Dos semanas después el profesor Litte ocupaba un gabinete muy bien instalado y apenas le bastaba el tiempo para escuchar y sopesar los datos que le comunicaban sus numerosos colaboradores. En cosa de un mes se desarrolló un método de extraordinaria sensibilidad para determinar el contenido de oro en el mercurio, incluso cuando la proporción del metal noble no excedía de una cienmilésima de porciento.

El día en que se hizo el balance de los resultados de los distintos experimentos, el profesor Litte salió del laboratorio muy tarde. Y a la mañana siguiente, prosiguió la revisión del cuadro de resultados, dando muestras de profunda consternación. En efecto, había de qué asombrarse. Los resultados de los experimentos no presentaban ninguna, absolutamente ninguna regularidad. Se daba el caso de que el mercurio que había “trabajado” en la lámpara sólo unas cuantas horas fuese mucho más rico en oro que el tomado de lámparas ya “veteranas”, cansadas de lucir. A veces bastaba con hacer pasar la corriente por la lámpara durante tres minutos, para que el porcentaje de oro en el mercurio se quintuplicara; otras veces, ni haciendo pasar la corriente durante dos semanas se conseguía modificar en lo más mínimo la proporción del noble metal.

Sin embargo, también había éxitos. La suerte favorecía especialmente a uno de los asistentes del profesor, al alto y desgarbado Rudolf Kranz. Las muestras que éste analizaba contenían siempre de cuatro a cinco veces más oro que las registradas por los demás experimentadores. Esto se repetía con tanta constancia, que el profesor llegó a sospechar cierto falseamiento de los (resultados por el asistente. Por esta razón, llegó a pasar todo un día al lado de su mesa de trabajo, observándole con la mayor atención y ayudándole incluso en las operaciones más simples.

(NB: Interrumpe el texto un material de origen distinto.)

$ cat config.mk
export PLATFORM = sky130hd
export DESIGN_NAME = fir_out_buffer
export DESIGN_NICKNAME = d
export VERILOG_FILES = /design/src/rtl/fir_out_buffer.sv
export SDC_FILE = /design/constraint.sdc
export NUM_CORES = 1
export LEC_CHECK = 0
export BUFFER_PORTS_ARGS = -buffer_cell sky130_fd_sc_hd__buf_4
export CAP_MARGIN = 0
export CORE_ASPECT_RATIO = 1.5
export CORE_UTILIZATION = 60
export CTS_CLUSTER_SIZE = 10
export DETAILED_ROUTE_END_ITERATION = 10
export PLACE_DENSITY = 0.88
export SLEW_MARGIN = 20
export SYNTH_ARGS = -nofsm -noshare
export SYNTH_HDL_FRONTEND = slang
export SYNTH_SLANG_ARGS = --single-unit
$ cat constraint.sdc
create_clock -name axis_clk -period 3.85 [get_ports axis_clk]
set_input_delay 0.385 -clock axis_clk [delete_from_list [all_inputs] [get_ports axis_clk]]
set_output_delay 0.385 -clock axis_clk [all_outputs]
set_load 0.02 [all_outputs]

¡Sí, señores, el profesor no perdió el tiempo en vano! La muestra analizada por Kranz aquel día, ofreció un porcentaje de oro once veces mayor que el de la muestra de control, obtenida durante los primeros experimentos del profesor.

Posteriormente el profesor Litte trataría de recordar, una y otra vez, cuál de sus asistentes le había sugerido la idea de comprobar si el mercurio inicial, es decir, el que 'todavía no había sido empleado en la lámpara, contenía indicios de oro. No podía recordarlo de ningún modo. En cambio, le quedó indeleble que en respuesta a dicha proposición había exclamado, irritado, que él, el profesor Litte, no adquiría el mercurio en una tienda de embutidos, sino que lo recibía de la firma “Kallbaum” ¿Se podía acaso decir algo del preparado de una casa que gozaba de una reputación intachable?

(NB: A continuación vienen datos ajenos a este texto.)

File: src/rtl/mem_access_ctrl.sv
// MAR/MDR access sequencer shared by fetch (0) and execute (1) units.
// Round-robin grant, one access in flight, Moore strobes registered from next state.
module mem_access_ctrl #(
    parameter int AW       = 16,
    parameter int DW       = 8,
    parameter int WAIT_CYC = 0
) (
    input  logic            CLK,
    input  logic            CLR,
    input  logic [1:0]      req,
    input  logic [1:0]      wr,
    input  logic [2*AW-1:0] addr,
    input  logic [2*DW-1:0] wdata,
    output logic [1:0]      done,
    output logic [DW-1:0]   rdata,
    output logic            busy,
    output logic [AW-1:0]   mar_addr,
    output logic            nLm,
    output logic            nLw,
    output logic            nLr,
    output logic            Em,
    output logic            ram_we,
    output logic [DW-1:0]   bus_out,
    output logic            bus_oe,
    input  logic [DW-1:0]   bus_in
);

    typedef enum logic [2:0] {IDLE, ADDR, WAIT, MRD, MOUT, WLD, WMEM, DONE} state_t;

    localparam logic [3:0] WAIT_LD = (WAIT_CYC > 0) ? 4'(WAIT_CYC - 1) : 4'd0;

    state_t     state, state_n;
    logic       sel, sel_n;
    logic       op, op_n;
    logic       last;
    logic       arb;
    logic [3:0] cnt, cnt_n;

    // Tie goes to whoever was not granted last.
    always_comb begin
        arb = (req == 2'b11) ? ~last : req[1];
    end

    always_comb begin
        state_n = state;
        sel_n   = sel;
        op_n    = op;
        cnt_n   = cnt;
        case (state)
            IDLE: begin
                if (|req) begin
                    sel_n   = arb;
                    op_n    = wr[arb];
                    state_n = ADDR;
                end
            end
            ADDR: begin
                if (WAIT_CYC > 0) begin
                    cnt_n   = WAIT_LD;
                    state_n = WAIT;
                end else begin
                    state_n = op ? WLD : MRD;
                end
            end
            WAIT: begin
                if (cnt == 4'd0) state_n = op ? WLD : MRD;
                else             cnt_n   = cnt - 4'd1;
            end
            MRD:     state_n = MOUT;
            MOUT:    state_n = DONE;
            WLD:     state_n = WMEM;
            WMEM:    state_n = DONE;
            DONE:    state_n = IDLE;
            default: state_n = IDLE;
        endcase
    end

    always_ff @(posedge CLK) begin
        if (CLR) begin
            state    <= IDLE;
            sel      <= 1'b0;
            op       <= 1'b0;
            cnt      <= 4'd0;
            last     <= 1'b1;
            done     <= 2'b00;
            rdata    <= '0;
            busy     <= 1'b0;
            mar_addr <= '0;
            bus_out  <= '0;
            nLm      <= 1'b1;
            nLw      <= 1'b1;
            nLr      <= 1'b1;
            Em       <= 1'b0;
            ram_we   <= 1'b0;
            bus_oe   <= 1'b0;
        end else begin
            state <= state_n;
            sel   <= sel_n;
            op    <= op_n;
            cnt   <= cnt_n;
            if (state == IDLE && |req) last <= sel_n;
            if (state == MOUT) rdata <= bus_in;
            busy     <= (state_n != IDLE);
            mar_addr <= (state_n == IDLE) ? '0 : (sel_n ? addr[2*AW-1:AW] : addr[AW-1:0]);
            bus_out  <= (state_n == IDLE) ? '0 : (sel_n ? wdata[2*DW-1:DW] : wdata[DW-1:0]);
            nLm      <= (state_n != ADDR);
            nLw      <= (state_n != WLD);
            nLr      <= (state_n != MRD);
            Em       <= (state_n == MOUT);
            ram_we   <= (state_n == WMEM);
            bus_oe   <= (state_n == WLD);
            done     <= (state_n == DONE) ? (sel_n ? 2'b10 : 2'b01) : 2'b00;
        end
    end

endmodule

File: config.mk
export PLATFORM = sky130hd
export DESIGN_NAME = mem_access_ctrl
export DESIGN_NICKNAME = d
export VERILOG_FILES = /design/src/rtl/mem_access_ctrl.sv
export SDC_FILE = /design/constraint.sdc
export NUM_CORES = 1
export LEC_CHECK = 0
export CELL_PAD_IN_SITES_DETAIL_PLACEMENT = 0
export CELL_PAD_IN_SITES_GLOBAL_PLACEMENT = 1
export CORE_MARGIN = 5
export CORE_UTILIZATION = 40
export CTS_CLUSTER_DIAMETER = 80
export DETAILED_ROUTE_END_ITERATION = 10
export DONT_BUFFER_PORTS = 1
export PLACE_DENSITY = 0.74
export SETUP_SLACK_MARGIN = 0.2
export SYNTH_ARGS = -nofsm -noshare
export SYNTH_HDL_FRONTEND = slang
export SYNTH_SLANG_ARGS = --single-unit
File: constraint.sdc
create_clock -name CLK -period 2.73 [get_ports CLK]
set_clock_uncertainty 0.05 [all_clocks]
set_input_delay 0.4095 -clock CLK [delete_from_list [all_inputs] [get_ports CLK]]
set_output_delay 0.4095 -clock CLK [all_outputs]
set_load 0.01 [all_outputs]
# Yosys cells after proc, flatten, opt, wreduce, memory -nomap -nowiden
# Cells that the tools add are included.
[classes]
addsub = 1
mux = 12
bitwise_logic = 3
order_cmp = 1
eq_ne = 15
n_reduce_logical = 11
[ops]
columns = ["operator", "count"]
rows = [
  ["$eq 3x3->1 const B", 8],
  ["$pmux 3 s7", 1],
  ["$mux 16", 1],
  ["$mux 3", 3],
  ["$mux 8", 1],
  ["$reduce_or 2->1", 4],
  ["$eq 3x2->1 const B", 2],
  ["$logic_not 3->1", 2],
  ["$mux 1", 5],
  ["$logic_not 4->1", 1],
  ["$reduce_and 2->1", 2],
  ["$sub 4x1->4 const B", 1],
  ["$eq 3x1->1 const B", 1],
  ["$ne 3x1->1 const B", 1],
  ["$ne 3x2->1 const B", 1],
  ["$ne 3x3->1 const B", 1],
  ["$not 1->1", 3],
  ["$reduce_bool 3->1", 1],
  ["$eq 2x2->1 const B", 1],
  ["$lt 1x2->1 const B", 1],
  ["$mux 2", 1],
  ["$logic_and 1x1->1", 1],
]
[word_totals]
register_bits = 51

# Depth between registers and ports, before layout
# Gate-level depths: netlist of the first run.
[depth]
word_depth = 6
depth_mapped = 7
depth_no_buf = 6

# Worst setup path after synthesis of the first run
# No wires, ideal clock.
[synth_timing]
path_type = "flip-flop to flip-flop"
from = "register cnt[0]"
to = "register nLr"
setup_time_ns = 0.123
n_path_buf = 1
required_time_ns = 2.557
arrival_time_ns = 1.586
slack_ns = 0.971
stages_incl_launch_ff = 8
cell_sequence = "dfxtp_1 > inv_1 > ha_1 > or3b_2 > clkbuf_1 > a22oi_1 > o21ai_1 > nand3b_1"
[synth_via]
elab_chain_cells = 4
[synth_rtl]
columns = ["item", "line_no", "source"]
rows = [
  ["start, declared", "37", "logic [3:0] cnt, cnt_n;"],
  ["start signal, assigned", "100", "cnt <= cnt_n;"],
  ["$logic_not 4->1", "66", "if (cnt == 4'd0) state_n = op ? WLD : MRD;"],
  ["$mux 3", "66", ""],
  ["$pmux 3 s7", "49", "case (state)"],
  ["$ne 3x2->1", "108", "nLr <= (state_n != MRD);"],
  ["end signal, assigned", "108", ""],
  ["end, declared", "20", "output logic nLr,"],
]
# No other way between the ends.
# A chain may end at the register's enable or synchronous reset.

# Final worst setup path of the first run
[layout_timing]
from = "register cnt[0]"
to = "register mar_addr[5]"
[layout_via]
elab_chain_cells = 5
[layout_rtl]
columns = ["item", "line_no", "source"]
rows = [
  ["$logic_not 4->1", "66", ""],
  ["$mux 3", "66", ""],
  ["$pmux 3 s7", "49", ""],
  ["$logic_not 3->1", "104", "mar_addr <= (state_n == IDLE) ? '0 : (sel_n ? addr[2*AW-1:AW] : addr[AW-1:0]);"],
  ["$reduce_or 2->1 (no line)", "--", ""],
  ["end signal, assigned", "104", ""],
  ["end, declared", "17", "output logic [AW-1:0] mar_addr,"],
]
# No other way between the ends.

==> key figures, run 1 <==
Global route
  – Via count of the first global-routing pass: approximately 1400
  – Overall fraction of global-route tracks in use: 0.139
  – Total global routing overflow: 0
  – Global-route wire length before repair: 6950 µm
  – Maximum number of pins on one net before global-route repair: 27
  – Initial antenna violation count: 0

Die
  – DIE AREA: 0.00638 mm²
  – Number of I/O pins: between 100 and 150
  – Core Footprint: ~0.0047 mm²
  – Placement row count: 25
  – Initial core utilization: 0.414
  – Die height: 79.9 µm
  – Die X-Extent: 79.9 µm

Setup path
  – Endpoint required time on the critical path: roughly 2800 ps
  – Worst Setup End Kind: flop
  – Cell with the largest stage delay on the worst path: o31a_2
  – Category of the worst setup path launch point: flop
  – Startpoint of the worst-slack reg-to-reg timing path: cnt[0]$_SDFFE_PP0P_
  – Number of cells traversed by the worst register-to-register path: 6
  – Minimum setup slack among reg-to-reg paths: 730 ps
  – Reg2reg end: mar_addr[5]$_SDFF_PP0_
  – Critical Path, Cell by Cell: inv_1, ha_1, and4bb_2, a211oi_1, o31a_2, a21oi_1
  – Arrival time worst endpoint: 2120 ps
  – CP Max Fanout: 25
  – Worst stage delay on the critical path: between 500 and 600 ps
  – Critical path class: reg2reg

Routing
  – Initial DRT Pass Iterations: 4
  – Average via count per standard cell: 5.08
  – DRC viols: 0
  – Number of DRC violations after detailed-routing iteration 0: 53
  – Final wirelength: ~4400 µm
  – Routed length per instance: about 15 µm
  – Via count: 1473
  – Number of antenna-violating nets in the routed design: 0

Clock network
  – Number of buffers added by the clock tree synthesis step: 5
  – Clock edge transition at the registers on the reported setup and hold paths: ~90 ps
  – Number of gates resized after CTS: 0
  – Longest Clk Path Bufs: 2
  – Cts-stage hold buffer count: 0
  – Clock latency at the later pin of the worst-skew pair: 290 ps
  – CTS tree: built
  – Count of clock tree sinks: 51
  – Root buffer selected by CTS: clkbuf_8
  – Number of buffers added for setup after CTS: 0
  – H-tree lvl count: 2

Logic synthesis
  – Yosys warns: 0
  – Gate Count Post-Synth: roughly 230
  – Leading post-synthesis cells by cell area: dfxtp_1 52%, nand2_1 13%, a21oi_1 8.5%
  – Unique cell type count in the Yosys netlist: 40
  – Number of enable flip-flop cells after synthesis: 0
  – Cell area after technology mapping: between 0.0015 and 0.002 mm²
  – Number of nets produced by synthesis: between 200 and 300
  – Most common library cells after synthesis: 68 x nand2_1, 51 x dfxtp_1, 33 x a21oi_1
  – Most instantiated flip-flop cell in the synthesis netlist: dfxtp_1
  – Leading area contributor after synthesis: dfxtp_1
  – Fraction of the yosys area taken by sequential cells: 0.523
  – Dominant cell by count in the synthesized netlist: nand2_1
  – Count of state elements after synthesis: 51
  – Proportion of netlist area held by the largest area contributor: 0.523
  – FFs w/ async S/R, synth: 0
  – Synthesized area per cell: 8.53 µm²

Hold path
  – Hold path start: CLR
  – Hold-critical path endpoint: rdata[4]$_SDFFE_PP0N_
  – Worst hold-check path type: in2reg
  – Worst hold path stage count: 1

Cells and area
  – Number of filler instances in the final layout: 484
  – Area growth from synthesis to layout: 5.70%
  – Antenna diode instance count: 0
  – Number of nets in the final layout: 286
  – Proportion of layout cells with a drive suffix above 1: 0.0762

Place
  – HPWL after detailed placement: 3170 µm
  – Port-buffer cells: 0
  – Place WS: 686 ps
  – Placer congestion estimate: 0.741

STA
  – Final TNS setup: 0 ps
  – Final worst setup slack: 726 ps
  – Fmax achieved: 0.499 GHz
  – Hold Vio Cnt, Final: 0
  – Worst-margin pin slew: approximately 740 ps
  – Unrepaired setup endpoints after global routing: false
  – Number of max-slew violations in the final report: 0
  – Headroom to the max-slew limit: 0.504
  – Final critical path time including I/O delays and setup: roughly 2000 ps
  – Number of setup violations in the final report: 0
  – Share of the cycle needed by the critical path after routing: 0.734

Pwr
  – IR Drop Worst-Case VDD: 0.296 mV
  – Leakage power summed over all cells: between 0.7 and 0.8 nW
  – Sw Share: 0.330
  – Switching power total: 0.651 mW
  – Part of the total power dissipated in combinational logic: 0.202
  – Power density over the cells: approximately 960 mW/mm²
  – Relative contribution of sequential cells to total power: 0.544
  – Internal portion of total power: approximately 1.3 mW
  – Clock Power Share: 0.254

Job
  – Max-cap violation count: 0

Status
  – Outcome: complete, no violations
[cell usage in the layout (no fill, tap or decap), types with 2 or more instances in the layout]
master | synthesis | final
a211oi_1 | 2 | 2
a21oi_1 | 33 | 33
a21oi_2 | 3 | 3
and2_1 | 2 | 2
and3_1 | 2 | 2
clkbuf_8 | 0 | 5
dfxtp_1 | 51 | 51
inv_1 | 3 | 3
nand2_1 | 68 | 68
nand2b_1 | 3 | 3
nand3_1 | 2 | 2
nand3b_1 | 2 | 2
nor2_1 | 12 | 12
nor3_1 | 3 | 3
o21a_1 | 2 | 2
o21ai_0 | 2 | 2
o31ai_1 | 2 | 2
or3b_2 | 2 | 2
xnor2_1 | 2 | 2
xor2_1 | 2 | 2
[worst max-delay path by stage]
| stage | from | end | slack [ps] | depth (start not counted) |
|---|---|---|---|---|
| 6_report | cnt[0]$_SDFFE_PP0P_ | mar_addr[5]$_SDFF_PP0_ | 730 | 6 |
| 3_3_place_gp | cnt[0]$_SDFFE_PP0P_ | mar_addr[12]$_SDFF_PP0_ | 710 | 6 |
| 5_1_grt | cnt[0]$_SDFFE_PP0P_ | mar_addr[13]$_SDFF_PP0_ | 500 | 6 |
| 2_1_floorplan | cnt[0]$_SDFFE_PP0P_ | nLr$_SDFF_PP1_ | 970 | 7 |
| 4_1_cts | cnt[0]$_SDFFE_PP0P_ | mar_addr[5]$_SDFF_PP0_ | 680 | 6 |
| 3_5_place_dp | cnt[0]$_SDFFE_PP0P_ | mar_addr[5]$_SDFF_PP0_ | 690 | 6 |
[cell families after synthesis]
| group | count (synthesis) | synth area share |
|---|---|---|
| simple gates | 101 | 0.230 |
| flops | 51 | 0.523 |
| fa+ha+maj | 1 | 0.00641 |
| buf+inv | 17 | 0.0480 |
| xor+xnor | 4 | 0.0179 |
| compound gates | 54 | 0.170 |
| mux | 1 | 0.00513 |
[power groups by stage]
stage / registers [mW] / clock network, mW / logic, mW
3_3_place_gp: 1.10 / 0 / 0.406
2_1_floorplan: 1.04 / 0 / 0.399
6_report: 1.08 / 0.501 / 0.399
3_5_place_dp: 1.10 / 0 / 0.411
4_1_cts: 1.08 / 0.520 / 0.411
5_1_grt: 1.09 / 0.549 / 0.479
[flip-flops by register name, indices dropped and copies added, names as in the netlist]
name / cells
bus_oe: 1
done: 2
rdata: 8
mar_addr: 16
nLm: 1
busy: 1
nLw: 1
sel: 1
nLr: 1
op: 1
state: 3
last: 1
Em: 1
ram_we: 1
bus_out: 8
cnt: 4
[critical path: cells and delay by family (launching register included)]
kind,cells,cell delay [ps]
adder cells (fa/ha/maj),1,220
flip-flops,1,340
AO/OA/AOI/OAI,3,940
AND/OR/NAND/NOR,1,240
buffers and inverters,1,70
[per-layer routing]
| metal | vias up | part of all wire | global-route usage |
|---|---|---|---|
| met3 | 5 | 0.12 | 0.0655 |
| li1 | 745 | - | - |
| met1 | 658 | 0.42 | 0.183 |
| met2 | 65 | 0.45 | 0.200 |
| met4 | 0 | 0.013 | 0.0456 |
| met5 | - | 0 | 0 |
[cell type report]
cell class	instances	area, µm²	area share
inverter	3	11.3	0.00545
tap	67	83.8	0.0406
clock inverter	1	30.0	0.0145
multi-input combinational	161	838	0.406
timing repair buffer	1	7.51	0.00364
clock buffer	6	72.6	0.0352
sequential	51	1020	0.495
[through the flow]
step | utilization | power, mW | std cells | cell area, µm² | hold WS, ps
finish | 0.437 | 1.97 | 290 | 2060 | 120
global route | 0.437 | 2.12 | 290 | 2060 | 102
CTS | 0.437 | 2.01 | 290 | 2060 | 109
detailed placement | 0.415 | 1.51 | 283 | 1960 | 434
global placement | 0.415 | 1.50 | 283 | 1960 | 433
floorplan | - | 1.44 | 229 | 1950 | 431
No activity file was read; power rests on OpenSTA's default activity.
==> run 2: changes to the inputs <==
--- a/config.mk
+++ b/config.mk
@@ -5,14 +5,15 @@
 export SDC_FILE = /design/constraint.sdc
 export NUM_CORES = 1
 export LEC_CHECK = 0
+export ABC_AREA = 1
 export CELL_PAD_IN_SITES_DETAIL_PLACEMENT = 0
 export CELL_PAD_IN_SITES_GLOBAL_PLACEMENT = 1
 export CORE_MARGIN = 5
-export CORE_UTILIZATION = 40
+export CORE_UTILIZATION = 38
 export CTS_CLUSTER_DIAMETER = 80
 export DETAILED_ROUTE_END_ITERATION = 10
 export DONT_BUFFER_PORTS = 1
-export PLACE_DENSITY = 0.74
+export PLACE_DENSITY = 0.76
 export SETUP_SLACK_MARGIN = 0.2
 export SYNTH_ARGS = -nofsm -noshare
 export SYNTH_HDL_FRONTEND = slang
==> constraint.sdc (replaced) <==
create_clock -name CLK -period 1.7 [get_ports CLK]
set_clock_uncertainty 0.05 [all_clocks]
set_input_delay 0.255 -clock CLK [delete_from_list [all_inputs] [get_ports CLK]]
set_output_delay 0.255 -clock CLK [all_outputs]
set_load 0.01 [all_outputs]
==> run 2 against run 1 <==
Compared with the run above:
- die area rose by 12%
- largest power group is now combinational cells
- worst setup slack got worse by 690 ps
- critical endpoint is now state[1]$_SDFF_PP0_
- sequential share of layout area decreased by 9.4 points
- largest cell class unchanged
- first-iteration DRC count up 81%
- wire length up 14%
- critical path depth grew 6
- cell count is 32% higher
- non-clock buffer count is 21 higher
- via count is 17% higher
- combinational power rose to 5.9 times the previous value
==> key figures, run 2 <==
Logic synthesis
  – Number of nets produced by synthesis: 351
  – Count of state elements after synthesis: 51
  – Leading post-synthesis cells by cell area: dfxtp_1 48%, nand2_1 17%, nor2_2 6.2%
  – Most instantiated flip-flop cell in the synthesis netlist: dfxtp_1
  – Proportion of netlist area held by the largest area contributor: 0.484
  – FFs w/ async S/R, synth: 0
  – Number of enable flip-flop cells after synthesis: 0
  – Cell area after technology mapping: 0.00211 mm²
  – Most common library cells after synthesis: 94 x nand2_1, 51 x dfxtp_1, 34 x inv_1
  – Leading area contributor after synthesis: dfxtp_1
  – Fraction of the yosys area taken by sequential cells: 0.484
  – Dominant cell by count in the synthesized netlist: nand2_1
  – Unique cell type count in the Yosys netlist: 25
  – Yosys warns: 0
  – Synthesized area per cell: 7.32 µm²
  – Gate Count Post-Synth: 288

Pwr
  – IR Drop Worst-Case VDD: 0.832 mV
  – Post-layout total power: a little over 5 mW
  – Leakage power summed over all cells: 1.25 nW
  – Power density over the cells: 1970 mW/mm²

Global route
  – Via count of the first global-routing pass: 1712
  – Initial antenna violation count: 0
  – Global-route wire length before repair: 8120 µm
  – Maximum number of pins on one net before global-route repair: 27
  – Overall fraction of global-route tracks in use: 0.142
  – Total global routing overflow: 0

Clock network
  – Clock latency at the later pin of the worst-skew pair: 310 ps
  – Root buffer selected by CTS: clkbuf_8
  – Clock edge transition at the registers on the reported setup and hold paths: 90 ps
  – Number of buffers added by the clock tree synthesis step: 5
  – Longest Clk Path Bufs: 2
  – Count of clock tree sinks: ~50
  – CTS tree: built
  – H-tree lvl count: 2

STA
  – Headroom to the max-slew limit: 0.798
  – Final critical path time including I/O delays and setup: 1670 ps
  – Number of max-slew violations in the final report: 0
  – Unrepaired setup endpoints after global routing: true
  – Final worst setup slack: 34.0 ps
  – Share of the cycle needed by the critical path after routing: 0.980
  – Fmax achieved: 0.600 GHz
  – Number of setup violations in the final report: 0
  – Final TNS setup: 0 ps
  – Worst-margin pin slew: 302 ps
  – Hold Vio Cnt, Final: 0

Place
  – Port-buffer cells: 0
  – Placer congestion estimate: between 0.7 and 0.8
  – HPWL after detailed placement: 3350 µm
  – Place WS: between 30 and 40 ps

Cells and area
  – Top reg by flops: mar_addr
  – Area growth from synthesis to layout: 21.5%
  – Number of nets in the final layout: 373
  – Commonest non-fill, non-tap cells in the layout: 91 x nand2_1, 46 x dfxtp_1, 32 x inv_1
  – Proportion of layout cells with a drive suffix above 1: 0.264
  – Flip-flop and latch area: 0.00103 mm²
  – Antenna diode instance count: 0
  – Registers with the highest flip-flop counts: mar_addr x16, bus_out x8, rdata x8
  – Number of filler instances in the final layout: 559
  – Area of combinational cells with multiple inputs: 925 µm²
  – Largest register FFs: 16
  – Most frequent standard cell in the layout excluding fill and tap cells: nand2_1

Setup path
  – CP Max Fanout: 3
  – Arrival time worst endpoint: 1850 ps
  – Critical path class: reg2reg
  – Endpoint required time on the critical path: 1890 ps
  – Worst Setup End Kind: flop
  – Category of the worst setup path launch point: flop

Routing
  – Number of antenna-violating nets in the routed design: 0
  – Routed length per instance: 13.1 µm
  – Final wirelength: 5010 µm
  – Initial DRT Pass Iterations: 4
  – Number of DRC violations after detailed-routing iteration 0: 96
  – Average via count per standard cell: 4.50
  – Via count: 1722
  – DRC viols: 0

Die
  – DIE AREA: around 0.0071 mm²
  – Number of I/O pins: ~100
  – Placement row count: 27
  – Initial core utilization: 0.388
  – Die height: 84.5 µm
  – Core Footprint: approximately 0.0054 mm²
  – Die X-Extent: 84.5 µm

Hold path
  – Worst hold-check path type: in2reg

Job
  – Max-cap violation count: 0

Status
  – Outcome: complete, no violations
[run 2: final timing paths]
path | startpoint | endpoint | slack [ps] | depth (start not counted)
min | bus_in[7] | rdata[7]$_SDFFE_PP0N_ | 40 | 2
min reg2reg | last$_SDFFE_PP1P_ | last$_SDFFE_PP1P_ | 430 | 2
max | cnt[0]$_SDFFE_PP0P_ | state[1]$_SDFF_PP0_ | 30 | 12
max reg2reg | cnt[0]$_SDFFE_PP0P_ | state[1]$_SDFF_PP0_ | 30 | 12
[run 2: logic make-up after synthesis]
kind of cell,share of synthesized area
AO/OA/AOI/OAI,0.0540
adder cells (fa/ha/maj),0.00593
AND/OR/NAND/NOR,0.341
flip-flops,0.484
buffers and inverters,0.115
[run 2: power breakdown]
part	total [mW]	switching [mW]	internal, mW
clock	0.695	0.404	0.290
sequential	2.00	0.392	1.61
combinational	2.36	1.28	1.08
[run 2: per-stage QoR]
| step | area (µm²) | cells | hold WS [ps] | utilization |
|---|---|---|---|---|
| global placement | 2200 | 357 | 277 | 0.405 |
| global route | 2560 | 383 | 24.6 | 0.471 |
| finish | 2560 | 383 | 36.1 | 0.471 |
| detailed placement | 2200 | 357 | 278 | 0.405 |
| CTS | 2540 | 381 | 28.5 | 0.467 |
| floorplan | 2140 | 288 | 274 | - |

El profesor recordaría después aquel arrebato suyo con profunda vergüenza, pues al cabo de un par de horas se había descubierto que el mercurio de la casa “Kallbaum” (“¡Los mejores preparados del mundo!”, “¡Pureza 100%!”, “¡Garantía absoluta!”) contenía, por lo menos, el promedio de oro registrado en los experimentos. Claro que la “Kallbaum” no tenía la culpa. Sencillamente, sus químicos no disponían de métodos tan supersensibles para el reconocimiento del oro como los que empleaban en el laboratorio de Litte. Y aunque dispusieran de ellos, de poco les hubiera servido, puesto que, según se demostró más adelante, la separación de los exiguos indicios de oro contenidos en el mercurio, y que lo acompañan siempre, es una tarea casi imposible.

No estaba descartado que el profesor acudiese inmediatamente al señor Schkrubber y le manifestase que todas sus premisas científicas eran falsas, que le había inducido a error el oro contenido en el mercurio inicial. El profesor hubiera procedido de tal modo si en aquel inolvidable y desdichado día, no se le hubiera presentado Kranz y, mirándole por encima de los lentes con sus grandes ojos azules, no le hubiese mostrado los resultados del análisis, recién terminado, del contenido de la lámpara de cuarzo. El mercurio de ésta contenía 25 (¡veinticinco!) veces más oro que el inicial.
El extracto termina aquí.